• Working data:
[src/rtl/clk_div_monitor.sv]
// Half-cycle period/high-time monitor for a divided clock: measures, locks and flags errors.
module clk_div_monitor
    import clk_mon_pkg::*;
#(
    parameter int CNT_W         = DEF_CNT_W,
    parameter int EXP_PERIOD_HC = DEF_EXP_PERIOD_HC,
    parameter int EXP_HIGH_HC   = DEF_EXP_HIGH_HC,
    parameter int LOCK_COUNT    = DEF_LOCK_COUNT
) (
    input logic              clock_in,
    input logic              reset_n,
    clk_div_monitor_if.slave mon
);
    localparam logic [CNT_W-1:0] CNT_MAX = '1;
    localparam logic [CNT_W-1:0] CNT_ONE = CNT_W'(1);

    function automatic logic [CNT_W-1:0] sat_inc(input logic [CNT_W-1:0] v);
        return (v == CNT_MAX) ? v : v + CNT_ONE;
    endfunction

    logic rise0, rise1, fall0, fall1;

    hc_sampler u_sampler (
        .clock_in (clock_in),
        .reset_n  (reset_n),
        .div_i    (mon.div_clk_in),
        .rise0_o  (rise0),
        .rise1_o  (rise1),
        .fall0_o  (fall0),
        .fall1_o  (fall1)
    );

    mon_state_e       state_q, state_d;
    logic [CNT_W-1:0] hc_cnt_q, hc_cnt_d;
    logic [CNT_W-1:0] hi_cnt_q, hi_cnt_d;
    logic [CNT_W-1:0] match_cnt_q, match_cnt_d;
    logic [CNT_W-1:0] period_q, period_d;
    logic [CNT_W-1:0] high_q, high_d;
    logic             valid_q, valid_d;
    logic             locked_q, locked_d;
    logic             error_q, error_d;

    logic [CNT_W-1:0] c0, c1, meas_period, meas_high, hi_next, match_inc;
    logic             err_set;

    always_comb begin
        state_d     = state_q;
        hc_cnt_d    = hc_cnt_q;
        hi_cnt_d    = hi_cnt_q;
        match_cnt_d = match_cnt_q;
        period_d    = period_q;
        high_d      = high_q;
        valid_d     = 1'b0;
        locked_d    = locked_q;
        err_set     = 1'b0;

        // Slot h0 then slot h1; c0 is the count including h0, c1 including h1.
        c0          = rise0 ? CNT_ONE : sat_inc(hc_cnt_q);
        c1          = rise1 ? CNT_ONE : sat_inc(c0);
        meas_period = rise0 ? hc_cnt_q : c0;
        meas_high   = (rise1 && fall0) ? hc_cnt_q : hi_cnt_q;
        hi_next     = fall0 ? hc_cnt_q : (fall1 ? c0 : hi_cnt_q);
        match_inc   = sat_inc(match_cnt_q);

        unique case (state_q)
            IDLE: begin
                hc_cnt_d    = '0;
                hi_cnt_d    = '0;
                match_cnt_d = '0;
                locked_d    = 1'b0;
                state_d     = SEEK;
            end
            SEEK: begin
                hc_cnt_d = c1;
                hi_cnt_d = hi_next;
                if (rise0 || rise1) state_d = MEASURE;
            end
            MEASURE: begin
                hc_cnt_d = c1;
                hi_cnt_d = hi_next;
                if (rise0 || rise1) begin
                    valid_d  = 1'b1;
                    period_d = meas_period;
                    high_d   = meas_high;
                    if (meas_period == CNT_W'(EXP_PERIOD_HC) && meas_high == CNT_W'(EXP_HIGH_HC)) begin
                        match_cnt_d = match_inc;
                        if (match_inc == CNT_W'(LOCK_COUNT)) locked_d = 1'b1;
                    end else begin
                        match_cnt_d = '0;
                        locked_d    = 1'b0;
                        err_set     = 1'b1;
                    end
                end else if (c1 == CNT_MAX) begin
                    match_cnt_d = '0;
                    locked_d    = 1'b0;
                    err_set     = 1'b1;
                    hc_cnt_d    = '0;
                    state_d     = SEEK;
                end
            end
            default: state_d = IDLE;
        endcase

        // Disable overrides everything, dropping any measurement completing this cycle.
        if (!mon.enable) begin
            state_d     = IDLE;
            hc_cnt_d    = '0;
            hi_cnt_d    = '0;
            match_cnt_d = '0;
            period_d    = period_q;
            high_d      = high_q;
            valid_d     = 1'b0;
            locked_d    = 1'b0;
            err_set     = 1'b0;
        end

        error_d = err_set ? 1'b1 : (mon.err_clear ? 1'b0 : error_q);
    end

    always_ff @(posedge clock_in or negedge reset_n) begin
        if (!reset_n) begin
            state_q     <= IDLE;
            hc_cnt_q    <= '0;
            hi_cnt_q    <= '0;
            match_cnt_q <= '0;
            period_q    <= '0;
            high_q      <= '0;
            valid_q     <= 1'b0;
            locked_q    <= 1'b0;
            error_q     <= 1'b0;
        end else begin
            state_q     <= state_d;
            hc_cnt_q    <= hc_cnt_d;
            hi_cnt_q    <= hi_cnt_d;
            match_cnt_q <= match_cnt_d;
            period_q    <= period_d;
            high_q      <= high_d;
            valid_q     <= valid_d;
            locked_q    <= locked_d;
            error_q     <= error_d;
        end
    end

    assign mon.period_hc  = period_q;
    assign mon.high_hc    = high_q;
    assign mon.meas_valid = valid_q;
    assign mon.locked     = locked_q;
    assign mon.error      = error_q;
endmodule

• The problem:
For this exercise, all the data must be repeated exactly.

• Output for this exercise:
[src/rtl/clk_div_monitor.sv]
// Half-cycle period/high-time monitor for a divided clock: measures, locks and flags errors.
module clk_div_monitor
    import clk_mon_pkg::*;
#(
    parameter int CNT_W         = DEF_CNT_W,
    parameter int EXP_PERIOD_HC = DEF_EXP_PERIOD_HC,
    parameter int EXP_HIGH_HC   = DEF_EXP_HIGH_HC,
    parameter int LOCK_COUNT    = DEF_LOCK_COUNT
) (
    input logic              clock_in,
    input logic              reset_n,
    clk_div_monitor_if.slave mon
);
    localparam logic [CNT_W-1:0] CNT_MAX = '1;
    localparam logic [CNT_W-1:0] CNT_ONE = CNT_W'(1);

    function automatic logic [CNT_W-1:0] sat_inc(input logic [CNT_W-1:0] v);
        return (v == CNT_MAX) ? v : v + CNT_ONE;
    endfunction

    logic rise0, rise1, fall0, fall1;

    hc_sampler u_sampler (
        .clock_in (clock_in),
        .reset_n  (reset_n),
        .div_i    (mon.div_clk_in),
        .rise0_o  (rise0),
        .rise1_o  (rise1),
        .fall0_o  (fall0),
        .fall1_o  (fall1)
    );

    mon_state_e       state_q, state_d;
    logic [CNT_W-1:0] hc_cnt_q, hc_cnt_d;
    logic [CNT_W-1:0] hi_cnt_q, hi_cnt_d;
    logic [CNT_W-1:0] match_cnt_q, match_cnt_d;
    logic [CNT_W-1:0] period_q, period_d;
    logic [CNT_W-1:0] high_q, high_d;
    logic             valid_q, valid_d;
    logic             locked_q, locked_d;
    logic             error_q, error_d;

    logic [CNT_W-1:0] c0, c1, meas_period, meas_high, hi_next, match_inc;
    logic             err_set;

    always_comb begin
        state_d     = state_q;
        hc_cnt_d    = hc_cnt_q;
        hi_cnt_d    = hi_cnt_q;
        match_cnt_d = match_cnt_q;
        period_d    = period_q;
        high_d      = high_q;
        valid_d     = 1'b0;
        locked_d    = locked_q;
        err_set     = 1'b0;

        // Slot h0 then slot h1; c0 is the count including h0, c1 including h1.
        c0          = rise0 ? CNT_ONE : sat_inc(hc_cnt_q);
        c1          = rise1 ? CNT_ONE : sat_inc(c0);
        meas_period = rise0 ? hc_cnt_q : c0;
        meas_high   = (rise1 && fall0) ? hc_cnt_q : hi_cnt_q;
        hi_next     = fall0 ? hc_cnt_q : (fall1 ? c0 : hi_cnt_q);
        match_inc   = sat_inc(match_cnt_q);

        unique case (state_q)
            IDLE: begin
                hc_cnt_d    = '0;
                hi_cnt_d    = '0;
                match_cnt_d = '0;
                locked_d    = 1'b0;
                state_d     = SEEK;
            end
            SEEK: begin
                hc_cnt_d = c1;
                hi_cnt_d = hi_next;
                if (rise0 || rise1) state_d = MEASURE;
            end
            MEASURE: begin
                hc_cnt_d = c1;
                hi_cnt_d = hi_next;
                if (rise0 || rise1) begin
                    valid_d  = 1'b1;
                    period_d = meas_period;
                    high_d   = meas_high;
                    if (meas_period == CNT_W'(EXP_PERIOD_HC) && meas_high == CNT_W'(EXP_HIGH_HC)) begin
                        match_cnt_d = match_inc;
                        if (match_inc == CNT_W'(LOCK_COUNT)) locked_d = 1'b1;
                    end else begin
                        match_cnt_d = '0;
                        locked_d    = 1'b0;
                        err_set     = 1'b1;
                    end
                end else if (c1 == CNT_MAX) begin
                    match_cnt_d = '0;
                    locked_d    = 1'b0;
                    err_set     = 1'b1;
                    hc_cnt_d    = '0;
                    state_d     = SEEK;
                end
            end
            default: state_d = IDLE;
        endcase

        // Disable overrides everything, dropping any measurement completing this cycle.
        if (!mon.enable) begin
            state_d     = IDLE;
            hc_cnt_d    = '0;
            hi_cnt_d    = '0;
            match_cnt_d = '0;
            period_d    = period_q;
            high_d      = high_q;
            valid_d     = 1'b0;
            locked_d    = 1'b0;
            err_set     = 1'b0;
        end

        error_d = err_set ? 1'b1 : (mon.err_clear ? 1'b0 : error_q);
    end

    always_ff @(posedge clock_in or negedge reset_n) begin
        if (!reset_n) begin
            state_q     <= IDLE;
            hc_cnt_q    <= '0;
            hi_cnt_q    <= '0;
            match_cnt_q <= '0;
            period_q    <= '0;
            high_q      <= '0;
            valid_q     <= 1'b0;
            locked_q    <= 1'b0;
            error_q     <= 1'b0;
        end else begin
            state_q     <= state_d;
            hc_cnt_q    <= hc_cnt_d;
            hi_cnt_q    <= hi_cnt_d;
            match_cnt_q <= match_cnt_d;
            period_q    <= period_d;
            high_q      <= high_d;
            valid_q     <= valid_d;
            locked_q    <= locked_d;
            error_q     <= error_d;
        end
    end

    assign mon.period_hc  = period_q;
    assign mon.high_hc    = high_q;
    assign mon.meas_valid = valid_q;
    assign mon.locked     = locked_q;
    assign mon.error      = error_q;
endmodule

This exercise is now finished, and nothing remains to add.